Admittedly, Captain Underpants is incredibly dumb. Fortunately, the movie knows that and wears it with a badge of honor. Screenwriter Nicholas Stoller understands how to set-up and execute fast-paced humor, with credits ranging from raunchy adult comedies like Get Him to the Greek and Neighbors 2: Sorority Rising to kid-friendly fare like The Muppets and last year’s Storks. He lets the movie thrive on zany energy and simple but sudden sight gags, including a brief montage of Harold and George’s antics. It’s highlighted best in a scene where the duo snap Mr. Krupp in and out of his Captain Underpants state. It’s the best scene in the movie because it’s so fast and seemingly off the rails, yet packs enough building silliness and rapid-fire jokes that you nearly black-out from laughing so hard. Director David Soren (Turbo) aptly balances kid-friendly humor with more subtle sight gags, even switching up the animation style on occasion to make bits standout more. Despite the movie being made by DreamWorks Animation, it brings to mind bits of Aardman Animation’s fluid stop-motion work in Wallace & Gromit and Blue Sky Studios’ bright and vibrant The Peanuts Movie (certainly not DreamWorks’ recent output of Trolls or The Boss Baby).

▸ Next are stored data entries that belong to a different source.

### config.mk
export PLATFORM = sky130hd
export DESIGN_NAME = scc_ram
export DESIGN_NICKNAME = d
export VERILOG_FILES = /design/src/hdl/scc_ram.sv
export SDC_FILE = /design/constraint.sdc
export NUM_CORES = 1
export LEC_CHECK = 0
export ABC_AREA = 1
export BUFFER_PORTS_ARGS = -buffer_cell sky130_fd_sc_hd__buf_2
export CAP_MARGIN = 20
export CORE_ASPECT_RATIO = 0.8
export CORE_MARGIN = 5
export CORE_UTILIZATION = 30
export DETAILED_ROUTE_END_ITERATION = 12
export SYNTH_ARGS = -nofsm -noshare
export SYNTH_HDL_FRONTEND = slang
export SYNTH_SLANG_ARGS = --single-unit
### constraint.sdc
create_clock -name clk -period 1.2 [get_ports clk]
set_input_delay 0.12 -clock clk [delete_from_list [all_inputs] [get_ports clk]]
set_output_delay 0.12 -clock clk [all_outputs]
set_load 0.1 [all_outputs]
### src/hdl/scc_ram.sv
// Generic single-port-write, single-port-read RAM with registered read.
`timescale 1ns / 1ps
module scc_ram #(
  parameter int unsigned WIDTH = 8,
  parameter int unsigned DEPTH = 16
) (
  input  logic                     clk,
  input  logic                     we,
  input  logic [$clog2(DEPTH)-1:0] waddr,
  input  logic [WIDTH-1:0]         wdata,
  input  logic [$clog2(DEPTH)-1:0] raddr,
  output logic [WIDTH-1:0]         rdata
);
  logic [WIDTH-1:0] mem [DEPTH];

  always_ff @(posedge clk) begin
    if (we) begin
      mem[waddr] <= wdata;
    end
    rdata <= mem[raddr];
  end
endmodule

== Word level (Yosys, flattened, before mapping) ==
Memory sizes are Yosys's and may differ from the RTL's. A register that Yosys moved wholly into a read port is not among the register bits.
Index checks and enable logic that the tools add are counted.

* Bits in registers: 0
* Memory bits (writable): 128
* Bits of input ports: 18
* Output and inout port bits: 8
* Word-level logic and storage cells: 3
* Memories: 1

{| class="wikitable"
|+ Memory list
! name !! words !! width !! read ports !! clocked after memory_dff !! write ports !! line !! text
|-
| mem || 16 || 8 || 1 || 1 || 1 || 14 || <nowiki>logic [WIDTH-1:0] mem [DEPTH];</nowiki>
|}

* Mux-type cells: 2

{| class="wikitable"
|+ Operator list
! kind !! count
|-
| 2-to-1 mux 1 bit || 2
|}

== Logic depth before layout (Yosys ltp) ==
Gate-level depths: netlist of run 1.

* Word-level depth: 2
* Mapped depth: 8
* Depth with buffers taken out: 7

== Worst setup path before layout of run 1 ==
Ideal clock, no wire load.

* Kind: in2reg
* Start point: input port waddr[2]
* End point: memory mem[10][0], enable pin
* Setup time: 0.370 ns
* Arrival time: 0.701 ns
* Required time: 0.830 ns
* Setup slack: 0.129 ns
* Cell stages on the path: 2
* Path buffers: 0
* Cell sequence: nand3b_1 nor2_1

{| class="wikitable"
|+ RTL lines
! element !! line !! text
|-
| start, declared || 9 || <nowiki>input logic [$clog2(DEPTH)-1:0] waddr,</nowiki>
|-
| end, declared || 14 ||
|}

No word-level cell before the write port.

== Worst setup path in the final report of run 1 ==
* Start point: register rdata[3] (read register of mem)
* End point: output port rdata[3]

{| class="wikitable"
|+ RTL lines
! element !! line !! text
|-
| start, declared || 12 || <nowiki>output logic [WIDTH-1:0] rdata</nowiki>
|}

No word-level cell between the ends.

==> results of run 1 <==
-- Yosys cell counts --
cell type and number:
nand3_1 97, nor2_1 17, edfxtp_1 128, dfxtp_1 8
inv_2 2, buf_1 1, inv_1 100, nand3b_1 2
buf_4 4, buf_2 13, nand2_1 173, buf_6 6
-- what timing repair did --
action | CTS | global route
resized for setup | 3 | 1
pin swaps | 0 | 0
cloned | 0 | 0
endpoints found under the setup margin | 2 | 1
-- logic make-up (layout without fill, tap and decap cells) --
family	Yosys count	count (layout)
and+or+nand+nor	289	289
DFF	136	136
buffers and inverters	126	194
other	0	1
-- report_power, final --
part / switching [mW] / internal, mW / total [mW]
combinational: 0.696 / 0.327 / 1.02
sequential: 0.0522 / 5.31 / 5.36
clock: 2.03 / 3.27 / 5.29
total: 2.77 / 8.91 / 11.7
-- area by class of cell --
type / instances / area (um2)
timing repair buffer: 60 / 578
fill: 1912 / 11800
inverter: 102 / 383
sequential: 136 / 4000
clock buffer: 17 / 425
clock inverter: 15 / 178
tap: 258 / 323
multi-input combinational: 289 / 1210
antenna: 1 / 2.50
-- metrics by stage --
step	setup slack [ns]	util (%)	hold WS, ns	power, mW
after floorplan	0.129	-	0.219	6.03
after detailed placement	0.0264	34.3	0.521	6.47
after global routing	0.0376	37.6	0.0865	12.0
after global placement	0.0395	34.3	0.515	6.46
after CTS	0.00664	37.5	0.0851	11.7
final	0.0481	37.6	0.0799	11.7
-- state kept, by name, indices dropped and copies added (netlist names) --
register and count:
mem 128, rdata 8
-- routing by layer --
metal  track usage (%)  share of wire [%]  vias to the layer above
met5                 0                  0                        -
met1              20.1                 50                     1811
li1                  -                  -                     1888
met4              4.43               0.96                        0
met2              18.4                 42                      126
met3              3.23                6.7                       12
-- cells in the final DEF, fill, tap and decap left out, drive strengths merged --
cell / count
clkbuf: 17
buf: 60
inv: 104
edfxtp: 128
bufinv: 3
nand3b: 2
nand3: 97
dfxtp: 8
clkinv: 6
clkinvlp: 4
nand2: 173
diode: 1
nor2: 17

All of the comedy in the movie, like most cartoons, depends on the energy of the voice cast and everyone involved here is game. Hart and Middleditch are two wildly different comedic actors, so it’s very impressive to see their great chemistry. They back one another up with a well-pitched punchline for every set-up and don’t merely make whiny noises while playing kids (an especially notable feat for the occasionally overbearing Hart). Helms also works really well playing the crazy grump of Krupp and the boisterous title character. It feels like Helms is explicitly doing a riff on the classic-era superhero serials (especially Superman) extended his vocal bravado with every “Tra La La” he shouts for the character.
The kryptonite to Captain Underpants, aside from being nothing more than a silly Looney Tunes offshoot, is its definition of humor. From the name of its villain and his giant monster (a robot toilet, obviously) to the ultimate reason our heroes defeat him, potty humor seems to be the highest form of comedy in Captain Underpants. One might expect that from the movie’s title, but the way the first half of the movie rolls at such a breakneck pace with such good gags that it practically brings the fun to a dead stop when Captain Underpants conducts a chorus of students in a whoopie cushion chorus. Case in point: when that scene and other uses of potty humor were used in the movie, the group of kids sitting in front of me at my screening were silent.
It’s a shame Captain Underpants had to share the same release date as another superhero film and get buried (the movie has yet to make back its estimated $38 million production budget). Considering summer is a prime season for children’s films, Captain Underpants sets a very high bar right as the season is setting into motion. Sharp, zippy, impressively animated and surprisingly funny, the movie is another welcome bit of levity at the movies and a reminder to Hollywood that kid’s films deserve more craft to them. It’s a lesson that silly doesn’t have to be stupid, but rather inspired.